I am struggling a query problem with Grafana variable
query in Dashboard configuration. The query variable should return the number of nodes joined the swarm but it did not. In my case, I only have one swarm node but the variable in Grafana returns up to 5 nodes. I relly don't understand what causes the error.
Here is the situation: I set up docker swarm in my laptop as a manager, only my laptop with the swarm mode, no other nodes joined.
I used the source from https://github.com/stefanprodan/swarmprom to monitor the host by node-exporter
. I kept the prometheus.yml
as original.
when I executes the metric from prometheus
, only one host returned. This is correct because I only had one node. You can see the figure below
But when I did the query in Grafana, Grafana returned 5 hosts. It was really strange here. I dont know why I got 5 hosts because I had only one swarm node.
I did check the git repo again with play-with-docker, configured one manager node and 2 client nodes. Everything worked fine. The query in Grafana returned 3 hosts.
Here is the query formula: label_values(node_uname_info{job="node-exporter"}, instance)
Thank you so much for you supporting in advance.
What you have faced is a consequence of ephemeral container nature, one of the challenges in monitoring container applications. Before we go into any solution options, let us see ...
Prometheus is a time-series database. Once in a while it contacts its scraping targets and collects metrics. Those metrics are saved with a time stamp and a set of labels, one of which is the 'instance' label in question.

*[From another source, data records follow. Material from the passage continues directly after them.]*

===== src/rtl/loop_count_ctl_pkg.sv =====
// rtl/loop_count_ctl_pkg.sv - shared types and constants for the loop counter sequencer
// Purpose: slice width, command/SEL opcode encoding and sequencer state type.
// Ports: none (package).
package loop_count_ctl_pkg;

   localparam int SLICE_W = 4;

   // Command opcodes share their encoding with the per-slice SEL code.
   typedef enum logic [1:0] {
      OP_LOAD = 2'b00,
      OP_DEC  = 2'b01,
      OP_INC  = 2'b10,
      OP_HOLD = 2'b11
   } op_t;

   typedef enum logic [1:0] {
      S_IDLE,
      S_RUN,
      S_DONE
   } state_t;

endpackage


===== src/rtl/loop_count_ctl_if.sv =====
// rtl/loop_count_ctl_if.sv - command/status bundle for loop_count_ctl
// Purpose: groups the command handshake, step/abort controls and counter status.
// Ports (signals): cmd_valid/cmd_ready/cmd_op/cmd_data command handshake; step_en, abort run controls;
//   count, slice_sel, slice_cout, busy, done status; count_par when LOOP_COUNT_CTL_PARITY_EN is defined.
// Modports: master drives commands (requester), slave is the loop_count_ctl side.
interface loop_count_ctl_if
   import loop_count_ctl_pkg::*;
   #(parameter int WIDTH = 12) ();

   localparam int NSLICE = WIDTH / SLICE_W;

   logic                  cmd_valid;
   logic                  cmd_ready;
   logic [1:0]            cmd_op;
   logic [WIDTH-1:0]      cmd_data;
   logic                  step_en;
   logic                  abort;
   logic [WIDTH-1:0]      count;
   logic [2*NSLICE-1:0]   slice_sel;
   logic [NSLICE-1:0]     slice_cout;
   logic                  busy;
   logic                  done;
`ifdef LOOP_COUNT_CTL_PARITY_EN
   logic                  count_par;
`endif

   modport master (
      output cmd_valid, cmd_op, cmd_data, step_en, abort,
      input  cmd_ready, count, slice_sel, slice_cout, busy, done
`ifdef LOOP_COUNT_CTL_PARITY_EN
      , input count_par
`endif
   );

   modport slave (
      input  cmd_valid, cmd_op, cmd_data, step_en, abort,
      output cmd_ready, count, slice_sel, slice_cout, busy, done
`ifdef LOOP_COUNT_CTL_PARITY_EN
      , output count_par
`endif
   );

endinterface


===== src/rtl/loop_count_slice.sv =====
// rtl/loop_count_slice.sv - 4-bit up/down counter slice with carry-in enable
// Purpose: one nibble of the loop counter; LOAD/DEC/INC/HOLD selected by sel.
// Ports: CLK, RESET (async, active-high, clears to 0); sel SEL code; cin step enable;
//   d load value; q slice value; cout terminal/carry indication for the next slice.
module loop_count_slice
   import loop_count_ctl_pkg::*;
(
   input  logic               CLK,
   input  logic               RESET,
   input  op_t                sel,
   input  logic               cin,
   input  logic [SLICE_W-1:0] d,
   output logic [SLICE_W-1:0] q,
   output logic               cout
);

   localparam logic [SLICE_W-1:0] ONE = 1;

   logic [SLICE_W-1:0] q_q, q_d;

   always_comb begin
      q_d = q_q;
      case (sel)
         OP_LOAD: q_d = d;
         OP_DEC:  if (cin) q_d = q_q - ONE;
         OP_INC:  if (cin) q_d = q_q + ONE;
         default: q_d = q_q;
      endcase
   end

   // cout does not include cin; the parent ANDs the chain itself.
   always_comb begin
      cout = 1'b0;
      case (sel)
         OP_LOAD: cout = 1'b1;
         OP_DEC:  cout = (q_q == '0);
         OP_INC:  cout = (q_q == '1);
         default: cout = 1'b0;
      endcase
   end

   always_ff @(posedge CLK or posedge RESET) begin
      if (RESET) q_q <= '0;
      else       q_q <= q_d;
   end

   assign q = q_q;

endmodule


===== src/rtl/loop_count_ctl.sv =====
// rtl/loop_count_ctl.sv - loop counter sequencer built from 4-bit up/down slices
// Purpose: accepts LOAD/DEC-run/INC-run/HOLD commands, steps the sliced counter one count per
//   enabled cycle until terminal (0 for DEC, all-ones for INC), reports done; abort ends a run silently.
// Ports: CLK; RESET (async, active-high); bus (loop_count_ctl_if.slave) carrying the command
//   handshake, step_en/abort, count, slice_sel, slice_cout, busy, done.
// Option: LOOP_COUNT_CTL_PARITY_EN adds bus.count_par = ~^count.
module loop_count_ctl
   import loop_count_ctl_pkg::*;
#(
   parameter int WIDTH = 12
) (
   input logic              CLK,
   input logic              RESET,
   loop_count_ctl_if.slave  bus
);

   localparam int NSLICE = WIDTH / SLICE_W;

   state_t state_q, state_d;
   op_t    run_op_q, run_op_d;
   logic   busy_q, busy_d;
   logic   done_q, done_d;
   logic   ready_q, ready_d;

   logic [WIDTH-1:0]  count;
   logic [NSLICE-1:0] carry;
   logic [NSLICE-1:0] cout;
   op_t               cmd_op;
   op_t               sel;
   logic              accept;
   logic              terminal;

   assign cmd_op   = op_t'(bus.cmd_op);
   assign accept   = bus.cmd_valid & ready_q;
   assign terminal = (run_op_q == OP_DEC) ? (count == '0) : (count == '1);

   // All slices share one SEL: run direction while running, load on the LOAD accept cycle.
   always_comb begin
      sel = OP_HOLD;
      if (state_q == S_RUN)
         sel = run_op_q;
      else if (accept && (cmd_op == OP_LOAD))
         sel = OP_LOAD;
   end

   // Abort and terminal both suppress the step so count holds its pre-edge value.
   assign carry[0] = bus.step_en & (state_q == S_RUN) & ~bus.abort & ~terminal;

   for (genvar i = 0; i < NSLICE; i++) begin : g_slice
      loop_count_slice u_slice (
         .CLK  (CLK),
         .RESET(RESET),
         .sel  (sel),
         .cin  (carry[i]),
         .d    (bus.cmd_data[i*SLICE_W +: SLICE_W]),
         .q    (count[i*SLICE_W +: SLICE_W]),
         .cout (cout[i])
      );
      if (i < NSLICE - 1) begin : g_ripple
         assign carry[i+1] = carry[i] & cout[i];
      end
   end

   always_comb begin
      state_d  = state_q;
      run_op_d = run_op_q;
      case (state_q)
         S_IDLE: begin
            if (accept) begin
               if ((cmd_op == OP_DEC) || (cmd_op == OP_INC)) begin
                  state_d  = S_RUN;
                  run_op_d = cmd_op;
               end else begin
                  state_d = S_DONE;
               end
            end
         end
         S_RUN: begin
            if (bus.abort)    state_d = S_IDLE;
            else if (terminal) state_d = S_DONE;
         end
         S_DONE:  state_d = S_IDLE;
         default: state_d = S_IDLE;
      endcase
      // Outputs decode the next state so they are registered alongside it.
      busy_d  = (state_d == S_RUN);
      done_d  = (state_d == S_DONE);
      ready_d = (state_d == S_IDLE);
   end

   always_ff @(posedge CLK or posedge RESET) begin
      if (RESET) begin
         state_q  <= S_IDLE;
         run_op_q <= OP_HOLD;
         busy_q   <= 1'b0;
         done_q   <= 1'b0;
         ready_q  <= 1'b1;
      end else begin
         state_q  <= state_d;
         run_op_q <= run_op_d;
         busy_q   <= busy_d;
         done_q   <= done_d;
         ready_q  <= ready_d;
      end
   end

   assign bus.cmd_ready  = ready_q;
   assign bus.busy       = busy_q;
   assign bus.done       = done_q;
   assign bus.count      = count;
   assign bus.slice_sel  = {NSLICE{sel}};
   assign bus.slice_cout = cout;

`ifdef LOOP_COUNT_CTL_PARITY_EN
   // count is itself a flop output, so this changes on the same edge as count.
   assign bus.count_par = ~^count;
`endif

endmodule


===== src/flat_wrapper.sv =====
// flat-port wrapper written by rule: the top's interface ports become plain ports
module loop_count_ctl_flat import loop_count_ctl_pkg::*;
#(
   parameter int WIDTH = 12
)
  (CLK, RESET, bus_cmd_valid, bus_cmd_op, bus_cmd_data, bus_step_en, bus_abort, bus_cmd_ready, bus_count, bus_slice_sel, bus_slice_cout, bus_busy, bus_done);
  loop_count_ctl_if #(.WIDTH(WIDTH)) bus_i ();
  input logic CLK;
  input logic RESET;
  input wire logic [$bits(bus_i.cmd_valid)-1:0] bus_cmd_valid;
  input wire logic [$bits(bus_i.cmd_op)-1:0] bus_cmd_op;
  input wire logic [$bits(bus_i.cmd_data)-1:0] bus_cmd_data;
  input wire logic [$bits(bus_i.step_en)-1:0] bus_step_en;
  input wire logic [$bits(bus_i.abort)-1:0] bus_abort;
  output wire logic [$bits(bus_i.cmd_ready)-1:0] bus_cmd_ready;
  output wire logic [$bits(bus_i.count)-1:0] bus_count;
  output wire logic [$bits(bus_i.slice_sel)-1:0] bus_slice_sel;
  output wire logic [$bits(bus_i.slice_cout)-1:0] bus_slice_cout;
  output wire logic [$bits(bus_i.busy)-1:0] bus_busy;
  output wire logic [$bits(bus_i.done)-1:0] bus_done;
  assign bus_i.cmd_valid = bus_cmd_valid;
  assign bus_i.cmd_op = bus_cmd_op;
  assign bus_i.cmd_data = bus_cmd_data;
  assign bus_i.step_en = bus_step_en;
  assign bus_i.abort = bus_abort;
  assign bus_cmd_ready = bus_i.cmd_ready;
  assign bus_count = bus_i.count;
  assign bus_slice_sel = bus_i.slice_sel;
  assign bus_slice_cout = bus_i.slice_cout;
  assign bus_busy = bus_i.busy;
  assign bus_done = bus_i.done;
  loop_count_ctl #(.WIDTH(WIDTH)) u_core (.CLK(CLK), .RESET(RESET), .bus(bus_i));
endmodule
$ cat config.mk
export PLATFORM = sky130hd
export DESIGN_NAME = demux_lane_collector
export DESIGN_NICKNAME = d
export VERILOG_FILES = /design/src/rtl/demux_lane_collector.sv
export SDC_FILE = /design/constraint.sdc
export NUM_CORES = 1
export LEC_CHECK = 0
export BUFFER_PORTS_ARGS = -buffer_cell sky130_fd_sc_hd__buf_2
export CAP_MARGIN = 20
export CORE_MARGIN = 10
export CORE_UTILIZATION = 60
export CTS_CLUSTER_DIAMETER = 30
export DETAILED_ROUTE_END_ITERATION = 7
export PLACE_DENSITY = 0.79
export SYNTH_ARGS = -nofsm -noshare
export SYNTH_HDL_FRONTEND = slang
export SYNTH_SLANG_ARGS = --single-unit
$ cat constraint.sdc
create_clock -name clk -period 3.7 [get_ports clk]
set_input_delay 0.185 -clock clk [delete_from_list [all_inputs] [get_ports clk]]
set_output_delay 0.185 -clock clk [all_outputs]
set_load 0.005 [all_outputs]
$ cat src/rtl/demux_lane_collector.sv
// Collects the bits routed by a 1-to-4 demux into per-lane LSB-first words and
// queues completed {lane, word} pairs in a fall-through FIFO with sticky error flags.
module demux_lane_collector #(
  parameter int WIDTH = 8,
  parameter int DEPTH = 4
) (
  input  logic                     clk,
  input  logic                     rst,
  input  logic                     en,
  input  logic [1:0]               s,
  input  logic [3:0]               y,
  input  logic                     flush,
  output logic                     out_valid,
  input  logic                     out_ready,
  output logic [1:0]               out_lane,
  output logic [WIDTH-1:0]         out_data,
  output logic [$clog2(DEPTH):0]   fifo_level,
  output logic                     overflow,
  output logic                     protocol_err
);

  localparam int CW = $clog2(WIDTH) + 1;
  localparam int PW = $clog2(DEPTH);
  localparam int LW = $clog2(DEPTH) + 1;
  localparam int EW = WIDTH + 2;

  logic [3:0][WIDTH-1:0]   sr_q, sr_d;
  logic [3:0][CW-1:0]      cnt_q, cnt_d;
  logic [DEPTH-1:0][EW-1:0] mem_q, mem_d;
  logic [PW-1:0]           wr_ptr_q, wr_ptr_d;
  logic [PW-1:0]           rd_ptr_q, rd_ptr_d;
  logic [LW-1:0]           level_q, level_d;
  logic                    overflow_q, overflow_d;
  logic                    proto_q, proto_d;

  logic                    bit_in;
  logic                    complete;
  logic                    push;
  logic                    pop;
  logic [WIDTH-1:0]        word;
  logic [EW-1:0]           head;

  always_comb begin
    sr_d       = sr_q;
    cnt_d      = cnt_q;
    mem_d      = mem_q;
    wr_ptr_d   = wr_ptr_q;
    rd_ptr_d   = rd_ptr_q;
    level_d    = level_q;
    overflow_d = overflow_q;
    proto_d    = proto_q;
    bit_in     = y[s];
    complete   = 1'b0;
    word       = '0;
    pop        = (level_q != '0) && out_ready;

    // Only the selected output may be high while enabled; nothing may be high otherwise.
    if (en) begin
      proto_d = proto_q | (|(y & ~(4'b0001 << s)));
    end else begin
      proto_d = proto_q | (|y);
    end

    if (flush) begin
      sr_d  = '0;
      cnt_d = '0;
    end else if (en) begin
      word = {bit_in, sr_q[s][WIDTH-1:1]};
      if (cnt_q[s] == CW'(WIDTH - 1)) begin
        complete = 1'b1;
        sr_d[s]  = '0;
        cnt_d[s] = '0;
      end else begin
        sr_d[s]  = word;
        cnt_d[s] = cnt_q[s] + CW'(1);
      end
    end

    // A full FIFO still accepts a push when the head leaves in the same cycle.
    push = complete && ((level_q != LW'(DEPTH)) || pop);
    if (complete && !push) begin
      overflow_d = 1'b1;
    end

    if (push) begin
      mem_d[wr_ptr_q] = {s, word};
      wr_ptr_d        = wr_ptr_q + PW'(1);
    end
    if (pop) begin
      rd_ptr_d = rd_ptr_q + PW'(1);
    end

    case ({push, pop})
      2'b10:   level_d = level_q + LW'(1);
      2'b01:   level_d = level_q - LW'(1);
      default: level_d = level_q;
    endcase
  end

  always_ff @(posedge clk) begin
    if (rst) begin
      sr_q       <= '0;
      cnt_q      <= '0;
      mem_q      <= '0;
      wr_ptr_q   <= '0;
      rd_ptr_q   <= '0;
      level_q    <= '0;
      overflow_q <= 1'b0;
      proto_q    <= 1'b0;
    end else begin
      sr_q       <= sr_d;
      cnt_q      <= cnt_d;
      mem_q      <= mem_d;
      wr_ptr_q   <= wr_ptr_d;
      rd_ptr_q   <= rd_ptr_d;
      level_q    <= level_d;
      overflow_q <= overflow_d;
      proto_q    <= proto_d;
    end
  end

  assign head         = mem_q[rd_ptr_q];
  assign out_valid    = (level_q != '0);
  assign out_lane     = out_valid ? head[EW-1:WIDTH] : 2'b00;
  assign out_data     = out_valid ? head[WIDTH-1:0] : '0;
  assign fifo_level   = level_q;
  assign overflow     = overflow_q;
  assign protocol_err = proto_q;

endmodule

The instance label normally consists of an address (a host/domain name or an IP-address) and a port, that prometheus uses to scrape metrics. In this example instance address is an IP-address, because the list of targets is obtained through a DNS-server (dns_sd_configs
in job definition).
When you deployed the stack, docker created at least one container for each service, including node-exporter and prometheus. Soon after that prometheus started obtaining metrics from node-exporter instance, however after some time node-exporter container was recreated. Either you updated it, or killed it, or it's crashed - I can't know, but the key is - you had a new container. The new node-exporter container got a different IP-address and because of that metrics from the new instance received a different 'instance' label.
Remember that prometheus is a time series database? You have not lost metrics from the instance that went offline, they're still in the database. It is just at this point you had started collecting node-exporter metrics with a different label set (new IP-address in the 'instance' label at least). When Grafana queries labels for you, it requests metrics from the period currently set on the dashboard. Since the period was 'today', you've seen instances that were present today. In other words when you request a list of possible instance values, you receive a list of values for the period without any filtering for currently active instances.
You need to use some static label(s) for this task. An 'instance' or a 'pod_name' (K8s) labels are a poor choice if you don't like to see dead instances in the list. Pick a label that represents the thing or unit you want to watch and stick to it. Since node-exporter is to monitor node metrics, I think a host name label will do.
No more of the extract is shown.